Interestingly, 3 of these 4 top seeds (all except MSU) are heading into the tournament off a loss. Only the Spartans were able to win their conference tournament while the others were knocked out prematurely.
#2 Seeds – Duke, Ohio State, Kansas, Missouri
Duke is looking to make its 16th Final Four appearance while Missouri is still in search of its first.
Iona – The Gaels won the regular season MAAC title but were upset by Fairfield in their conference tournament. Not having played any team with an RPI above 50, many are wondering how this Mid-American team edged its way in. Look out, though. Iona edges out North Carolina as the highest scoring team in the country.
Washington – The Huskies become the first team from a “major” conference to miss the tournament after winning their regular season conference title. However, the Pac-12 was so weak this year, that most analysts are not surprised at the snub, especially after being upset by Oregon State in the conference tournament.
Drexel – The Dragons won an impressive 27 games this year, and over the second half of the season, won 19 straight games. Unfortunately they lost to VCU (last year’s Final Four Cinderella) in the Colonial Athletic conference tournament. This loss in conjunction with a weak strength of schedule doomed their chances.
Trends since 1979 (the current seeding era):
Only once has the Final Four been composed of all four #1 seeds (2008).
The Final Four has included no #1 seeds just three times.
(Last year, the Final Four had no #1 seeds or #2 seeds for the first time ever.)
The championship game has pitted two #1 seeds against each other only 6 times.
However, the eventual champion has been a #1 seed 18 times:
1 seed – 18 times
2 seed – 6 times
3 seed – 5 times (including UConn last year)
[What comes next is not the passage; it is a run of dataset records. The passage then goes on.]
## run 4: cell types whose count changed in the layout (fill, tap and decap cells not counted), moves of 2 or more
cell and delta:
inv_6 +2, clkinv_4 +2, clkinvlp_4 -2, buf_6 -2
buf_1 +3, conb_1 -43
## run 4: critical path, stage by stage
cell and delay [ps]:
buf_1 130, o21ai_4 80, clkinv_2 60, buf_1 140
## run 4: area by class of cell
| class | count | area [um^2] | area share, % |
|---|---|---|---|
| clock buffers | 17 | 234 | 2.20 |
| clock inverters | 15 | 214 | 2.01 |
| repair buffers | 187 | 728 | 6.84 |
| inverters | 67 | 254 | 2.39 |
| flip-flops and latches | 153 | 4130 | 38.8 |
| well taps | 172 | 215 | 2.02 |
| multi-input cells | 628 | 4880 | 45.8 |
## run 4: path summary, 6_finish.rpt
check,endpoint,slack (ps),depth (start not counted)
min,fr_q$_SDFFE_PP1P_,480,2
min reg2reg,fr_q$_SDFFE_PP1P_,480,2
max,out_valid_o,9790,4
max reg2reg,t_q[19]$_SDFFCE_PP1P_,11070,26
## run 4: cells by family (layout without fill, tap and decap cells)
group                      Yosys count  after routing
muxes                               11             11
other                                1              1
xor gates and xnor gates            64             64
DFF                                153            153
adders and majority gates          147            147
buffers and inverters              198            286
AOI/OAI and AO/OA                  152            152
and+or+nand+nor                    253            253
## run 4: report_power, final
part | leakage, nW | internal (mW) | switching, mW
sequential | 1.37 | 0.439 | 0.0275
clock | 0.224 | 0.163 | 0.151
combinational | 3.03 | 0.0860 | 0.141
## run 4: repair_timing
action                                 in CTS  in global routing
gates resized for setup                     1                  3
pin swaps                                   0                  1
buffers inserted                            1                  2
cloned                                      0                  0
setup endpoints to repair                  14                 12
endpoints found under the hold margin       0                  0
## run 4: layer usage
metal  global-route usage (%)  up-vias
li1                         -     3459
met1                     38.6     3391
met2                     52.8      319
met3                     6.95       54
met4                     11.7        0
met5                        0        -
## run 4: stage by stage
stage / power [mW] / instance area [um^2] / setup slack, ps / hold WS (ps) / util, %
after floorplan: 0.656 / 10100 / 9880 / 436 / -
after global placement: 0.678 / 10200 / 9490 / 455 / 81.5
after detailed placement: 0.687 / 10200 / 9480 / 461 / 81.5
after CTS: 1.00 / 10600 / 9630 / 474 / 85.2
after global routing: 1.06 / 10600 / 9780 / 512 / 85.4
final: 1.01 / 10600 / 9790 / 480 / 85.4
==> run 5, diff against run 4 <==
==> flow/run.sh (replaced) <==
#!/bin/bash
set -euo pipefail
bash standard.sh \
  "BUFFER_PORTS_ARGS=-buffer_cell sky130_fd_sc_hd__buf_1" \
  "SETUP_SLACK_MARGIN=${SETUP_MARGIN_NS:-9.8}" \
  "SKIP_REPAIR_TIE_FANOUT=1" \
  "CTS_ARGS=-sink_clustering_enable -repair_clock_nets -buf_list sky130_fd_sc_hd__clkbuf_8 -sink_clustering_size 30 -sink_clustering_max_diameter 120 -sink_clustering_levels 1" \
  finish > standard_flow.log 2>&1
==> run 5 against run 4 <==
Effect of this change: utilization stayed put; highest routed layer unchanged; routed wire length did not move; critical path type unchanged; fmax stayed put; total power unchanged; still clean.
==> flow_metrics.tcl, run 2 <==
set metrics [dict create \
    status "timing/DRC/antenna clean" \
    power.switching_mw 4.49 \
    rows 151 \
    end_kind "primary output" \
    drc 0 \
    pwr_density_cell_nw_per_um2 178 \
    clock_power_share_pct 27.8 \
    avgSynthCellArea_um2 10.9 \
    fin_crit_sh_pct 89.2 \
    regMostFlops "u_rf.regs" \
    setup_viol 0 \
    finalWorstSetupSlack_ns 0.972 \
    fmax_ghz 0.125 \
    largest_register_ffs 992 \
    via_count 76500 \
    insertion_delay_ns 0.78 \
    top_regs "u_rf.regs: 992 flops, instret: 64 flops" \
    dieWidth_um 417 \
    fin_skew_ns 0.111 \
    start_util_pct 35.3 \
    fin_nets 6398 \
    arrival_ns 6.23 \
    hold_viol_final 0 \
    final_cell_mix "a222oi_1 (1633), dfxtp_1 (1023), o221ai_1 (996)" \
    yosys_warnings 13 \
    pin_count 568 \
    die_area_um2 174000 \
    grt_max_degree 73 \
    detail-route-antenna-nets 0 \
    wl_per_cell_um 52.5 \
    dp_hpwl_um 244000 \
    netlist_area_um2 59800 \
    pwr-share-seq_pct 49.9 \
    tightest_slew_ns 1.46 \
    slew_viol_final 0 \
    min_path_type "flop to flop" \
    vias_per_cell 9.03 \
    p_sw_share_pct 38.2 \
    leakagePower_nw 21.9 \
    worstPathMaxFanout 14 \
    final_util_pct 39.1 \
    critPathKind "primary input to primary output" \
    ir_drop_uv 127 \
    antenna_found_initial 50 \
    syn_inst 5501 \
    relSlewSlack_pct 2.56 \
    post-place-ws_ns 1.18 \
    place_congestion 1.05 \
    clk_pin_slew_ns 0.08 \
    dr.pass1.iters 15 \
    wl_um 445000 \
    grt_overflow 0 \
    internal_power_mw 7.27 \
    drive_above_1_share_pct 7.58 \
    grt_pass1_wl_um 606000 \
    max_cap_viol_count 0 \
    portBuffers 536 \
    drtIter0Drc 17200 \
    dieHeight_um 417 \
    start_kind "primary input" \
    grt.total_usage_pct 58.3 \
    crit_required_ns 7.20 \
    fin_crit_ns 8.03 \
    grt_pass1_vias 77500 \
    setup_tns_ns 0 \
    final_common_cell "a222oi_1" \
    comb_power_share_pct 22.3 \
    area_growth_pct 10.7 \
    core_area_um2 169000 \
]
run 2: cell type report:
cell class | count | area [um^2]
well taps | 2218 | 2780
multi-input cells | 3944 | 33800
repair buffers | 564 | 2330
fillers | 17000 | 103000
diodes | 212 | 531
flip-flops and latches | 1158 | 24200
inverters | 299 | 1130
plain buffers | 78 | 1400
4 seed – 1 time (Arizona, 1997)
5 seed – never
6 seed – 2 times
7 seed – never
8 seed – 1 (Villanova, 1985)
9 and lower – never
Finally, the Selection Committee has been assigning a #1 overall seed since 2004. This would seem to denote the “best” team in the country; however, only once over the past 8 years has thet #1 overall seed gone on to win it all – Florida in 2007. Will Kentucky be able to overcome the pressure and break this trend?